Component 1: The Decision Agent – The System’s Brain

The decision agent is the “brain” of the Agentic RAG system, responsible for understanding and distributing tasks. It is usually built on top of an LLM, but it’s not just the LLM itself – it’s a combination of an LLM and a reasoning framework. Two mainstream reasoning frameworks exist today:

The ReAct pattern (Reasoning + Acting): The agent works in a cycle of “Think → Act → Observe → Think.” When a user asks, “Which courier company has the best delivery performance in the Yangtze River Delta?”, the agent first thinks, “This question requires checking the delivery data of different courier companies in the Yangtze River Delta region,” and then calls a relevant tool to retrieve it. After getting the results, it thinks again, “The data is incomplete; information about J&T Express is missing,” and thus calls the tool again for supplementary retrieval. This “thinking-while-doing” model is particularly suitable for complex problems requiring multiple rounds of exploration.

The Plan-and-Execute pattern: The agent first formulates a complete action plan and then executes step-by-step according to the plan. For the same question, the agent would first plan: “Step one: list all major courier companies. Step two: query their delivery times in the Yangtze River Delta one by one. Step three: compare the data and generate a report.” Then it executes the plan methodically. The advantage of this model is a clear task path, making it easy to track and debug. The downside is that it’s slightly less flexible than the ReAct model.

Tip: In practice, the ReAct pattern is better for open-ended, uncertain problems, while the Plan-and-Execute pattern is better for tasks with clear, predictable steps. I recommend beginners start with the ReAct pattern because its “thinking-while-doing” logic is closer to natural human thought and easier to debug. Once you are familiar with the agent’s behavior patterns, you can try the Plan-and-Execute pattern for tasks that clearly require “step-by-step completion.”

Component 2: The Pluggable Toolset – The Agent’s Hands

The toolset is the “hand” through which the agent interacts with the environment. Each tool is essentially an encapsulated function or API, defining its input, output, and functionality description. The key design point is: The registration information for each tool must include a clear description and parameter explanation. This is because the agent relies on these descriptions to decide “when to use which tool.”

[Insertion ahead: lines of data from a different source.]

==> job 2976: inputs <==
==> flow/design.v <==
`timescale 1ns / 1ps
module HalfAdder(
    input a,  
    input b,  
    output f,  
    output carryOut  
    );
    xor(f, a, b);
    and(carryOut, a, b);
endmodule
`timescale 1ns / 1ps
module FullAdder(
    input a,
    input b,
    input carryIn,
    output sum,
    output carryOut
    );
    wire ha1Sum, ha1CarryOut, ha2CarryOut;
    HalfAdder halfAdder1(a, b, ha1Sum, ha1CarryOut);
    HalfAdder halfAdder2(ha1Sum, carryIn, sum, ha2CarryOut);
    or(carryOut, ha1CarryOut, ha2CarryOut);
endmodule
`timescale 1ns / 1ps
module MultiAnd16(
    input [15:0] a,
    input b,
    output [15:0] c
    );
    and(c[0], a[0], b);
    and(c[1], a[1], b);
    and(c[2], a[2], b);
    and(c[3], a[3], b);
    and(c[4], a[4], b);
    and(c[5], a[5], b);
    and(c[6], a[6], b);
    and(c[7], a[7], b);
    and(c[8], a[8], b);
    and(c[9], a[9], b);
    and(c[10], a[10], b);
    and(c[11], a[11], b);
    and(c[12], a[12], b);
    and(c[13], a[13], b);
    and(c[14], a[14], b);
    and(c[15], a[15], b);
endmodule
`timescale 1ns / 1ps
module MultiAdd15(
    input [14:0] a,
    input [14:0] b,
    input [14:0] carryIn,
    output [14:0] sum,
    output [14:0] carryOut
    );
    FullAdder fa0(a[0], b[0], carryIn[0], sum[0], carryOut[0]);  
    FullAdder fa1(a[1], b[1], carryIn[1], sum[1], carryOut[1]);
    FullAdder fa2(a[2], b[2], carryIn[2], sum[2], carryOut[2]);
    FullAdder fa3(a[3], b[3], carryIn[3], sum[3], carryOut[3]);
    FullAdder fa4(a[4], b[4], carryIn[4], sum[4], carryOut[4]);
    FullAdder fa5(a[5], b[5], carryIn[5], sum[5], carryOut[5]);
    FullAdder fa6(a[6], b[6], carryIn[6], sum[6], carryOut[6]);
    FullAdder fa7(a[7], b[7], carryIn[7], sum[7], carryOut[7]);
    FullAdder fa8(a[8], b[8], carryIn[8], sum[8], carryOut[8]);
    FullAdder fa9(a[9], b[9], carryIn[9], sum[9], carryOut[9]);
    FullAdder fa10(a[10], b[10], carryIn[10], sum[10], carryOut[10]);
    FullAdder fa11(a[11], b[11], carryIn[11], sum[11], carryOut[11]);
    FullAdder fa12(a[12], b[12], carryIn[12], sum[12], carryOut[12]);
    FullAdder fa13(a[13], b[13], carryIn[13], sum[13], carryOut[13]);
    FullAdder fa14(a[14], b[14], carryIn[14], sum[14], carryOut[14]);
endmodule
`timescale 1ns / 1ps
module ArrayMultiplier(
    input [15:0] a,
    input [15:0] b,
    output [31:0] f
    );
    wire [15:0] tmpAnd [0:15];
    wire [14:0] tmpSum [0:14];
    wire [14:0] tmpCarry [0:15];
    MultiAnd16 and0(a, b[0], tmpAnd[0]);
    MultiAnd16 and1(a, b[1], tmpAnd[1]);
    MultiAnd16 and2(a, b[2], tmpAnd[2]);
    MultiAnd16 and3(a, b[3], tmpAnd[3]);
    MultiAnd16 and4(a, b[4], tmpAnd[4]);
    MultiAnd16 and5(a, b[5], tmpAnd[5]);
    MultiAnd16 and6(a, b[6], tmpAnd[6]);
    MultiAnd16 and7(a, b[7], tmpAnd[7]);
    MultiAnd16 and8(a, b[8], tmpAnd[8]);
    MultiAnd16 and9(a, b[9], tmpAnd[9]);
    MultiAnd16 and10(a, b[10], tmpAnd[10]);
    MultiAnd16 and11(a, b[11], tmpAnd[11]);
    MultiAnd16 and12(a, b[12], tmpAnd[12]);
    MultiAnd16 and13(a, b[13], tmpAnd[13]);
    MultiAnd16 and14(a, b[14], tmpAnd[14]);
    MultiAnd16 and15(a, b[15], tmpAnd[15]);
    MultiAdd15 add0(tmpAnd[0][15:1], tmpAnd[1][14:0], 15'd0, tmpSum[0], tmpCarry[0]);
    MultiAdd15 add1({tmpAnd[1][15], tmpSum[0][14:1]}, tmpAnd[2][14:0], tmpCarry[0], tmpSum[1], tmpCarry[1]);
    MultiAdd15 add2({tmpAnd[2][15], tmpSum[1][14:1]}, tmpAnd[3][14:0], tmpCarry[1], tmpSum[2], tmpCarry[2]);
    MultiAdd15 add3({tmpAnd[3][15], tmpSum[2][14:1]}, tmpAnd[4][14:0], tmpCarry[2], tmpSum[3], tmpCarry[3]);
    MultiAdd15 add4({tmpAnd[4][15], tmpSum[3][14:1]}, tmpAnd[5][14:0], tmpCarry[3], tmpSum[4], tmpCarry[4]);
    MultiAdd15 add5({tmpAnd[5][15], tmpSum[4][14:1]}, tmpAnd[6][14:0], tmpCarry[4], tmpSum[5], tmpCarry[5]);
    MultiAdd15 add6({tmpAnd[6][15], tmpSum[5][14:1]}, tmpAnd[7][14:0], tmpCarry[5], tmpSum[6], tmpCarry[6]);
    MultiAdd15 add7({tmpAnd[7][15], tmpSum[6][14:1]}, tmpAnd[8][14:0], tmpCarry[6], tmpSum[7], tmpCarry[7]);
    MultiAdd15 add8({tmpAnd[8][15], tmpSum[7][14:1]}, tmpAnd[9][14:0], tmpCarry[7], tmpSum[8], tmpCarry[8]);
    MultiAdd15 add9({tmpAnd[9][15], tmpSum[8][14:1]}, tmpAnd[10][14:0], tmpCarry[8], tmpSum[9], tmpCarry[9]);
    MultiAdd15 add10({tmpAnd[10][15], tmpSum[9][14:1]}, tmpAnd[11][14:0], tmpCarry[9], tmpSum[10], tmpCarry[10]);
    MultiAdd15 add11({tmpAnd[11][15], tmpSum[10][14:1]}, tmpAnd[12][14:0], tmpCarry[10], tmpSum[11], tmpCarry[11]);
    MultiAdd15 add12({tmpAnd[12][15], tmpSum[11][14:1]}, tmpAnd[13][14:0], tmpCarry[11], tmpSum[12], tmpCarry[12]);
    MultiAdd15 add13({tmpAnd[13][15], tmpSum[12][14:1]}, tmpAnd[14][14:0], tmpCarry[12], tmpSum[13], tmpCarry[13]);
    MultiAdd15 add14({tmpAnd[14][15], tmpSum[13][14:1]}, tmpAnd[15][14:0], tmpCarry[13], tmpSum[14], tmpCarry[14]);
    FullAdder add15(tmpSum[14][1], tmpCarry[14][0], 1'b0, f[16], tmpCarry[15][0]);
    FullAdder add16(tmpSum[14][2], tmpCarry[14][1], tmpCarry[15][0], f[17], tmpCarry[15][1]);
    FullAdder add17(tmpSum[14][3], tmpCarry[14][2], tmpCarry[15][1], f[18], tmpCarry[15][2]);
    FullAdder add18(tmpSum[14][4], tmpCarry[14][3], tmpCarry[15][2], f[19], tmpCarry[15][3]);
    FullAdder add19(tmpSum[14][5], tmpCarry[14][4], tmpCarry[15][3], f[20], tmpCarry[15][4]);
    FullAdder add20(tmpSum[14][6], tmpCarry[14][5], tmpCarry[15][4], f[21], tmpCarry[15][5]);
    FullAdder add21(tmpSum[14][7], tmpCarry[14][6], tmpCarry[15][5], f[22], tmpCarry[15][6]);
    FullAdder add22(tmpSum[14][8], tmpCarry[14][7], tmpCarry[15][6], f[23], tmpCarry[15][7]);
    FullAdder add23(tmpSum[14][9], tmpCarry[14][8], tmpCarry[15][7], f[24], tmpCarry[15][8]);
    FullAdder add24(tmpSum[14][10], tmpCarry[14][9], tmpCarry[15][8], f[25], tmpCarry[15][9]);
    FullAdder add25(tmpSum[14][11], tmpCarry[14][10], tmpCarry[15][9], f[26], tmpCarry[15][10]);
    FullAdder add26(tmpSum[14][12], tmpCarry[14][11], tmpCarry[15][10], f[27], tmpCarry[15][11]);
    FullAdder add27(tmpSum[14][13], tmpCarry[14][12], tmpCarry[15][11], f[28], tmpCarry[15][12]);
    FullAdder add28(tmpSum[14][14], tmpCarry[14][13], tmpCarry[15][12], f[29], tmpCarry[15][13]);
    FullAdder add29(tmpAnd[15][15], tmpCarry[14][14], tmpCarry[15][13], f[30], f[31]);
    assign f[0] = tmpAnd[0][0];
    assign f[1] = tmpSum[0][0];
    assign f[2] = tmpSum[1][0];
    assign f[3] = tmpSum[2][0];
    assign f[4] = tmpSum[3][0];
    assign f[5] = tmpSum[4][0];
    assign f[6] = tmpSum[5][0];
    assign f[7] = tmpSum[6][0];
    assign f[8] = tmpSum[7][0];
    assign f[9] = tmpSum[8][0];
    assign f[10] = tmpSum[9][0];
    assign f[11] = tmpSum[10][0];
    assign f[12] = tmpSum[11][0];
    assign f[13] = tmpSum[12][0];
    assign f[14] = tmpSum[13][0];
    assign f[15] = tmpSum[14][0];
endmodule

Here is a typical snippet for registering a tool:

1
2
3
4
5
6
7
8
9
10
11
12
13
14
15
16
17
18
19
20
21
22
23
24
25
26
27
28
# Register a vector search tool
tools = [
{
"name": "vector_search",
"description": "Perform semantic search in the internal knowledge base, returning the most relevant document fragments",
"parameters": {
"query": {"type": "string", "description": "The search query"},
"top_k": {"type": "integer", "default": 5}
}
},
{
"name": "web_search",
"description": "Fetch the latest information from the internet via a search engine",
"parameters": {
"query": {"type": "string", "description": "The search keyword"},
"num_results": {"type": "integer", "default": 5}
}
},
{
"name": "code_executor",
"description": "Execute Python code for data calculation, statistical analysis, etc.

The code must use print to output the result.",
"parameters": {
"code": {"type": "string", "description": "The Python code to be executed"}
}
}
]

Note: The quality of the tool description directly affects the accuracy of the agent’s decisions. A description that is too brief might prevent the agent from knowing when to use the tool; a description that is too long might cause “information overload.” A good practice is to explain in the description “what problem this tool is good at solving” and “what type of data it is suitable for processing.” For example, the description for vector_search could include: “Good at handling questions requiring semantic similarity understanding, such as explaining technical concepts or comparing products.”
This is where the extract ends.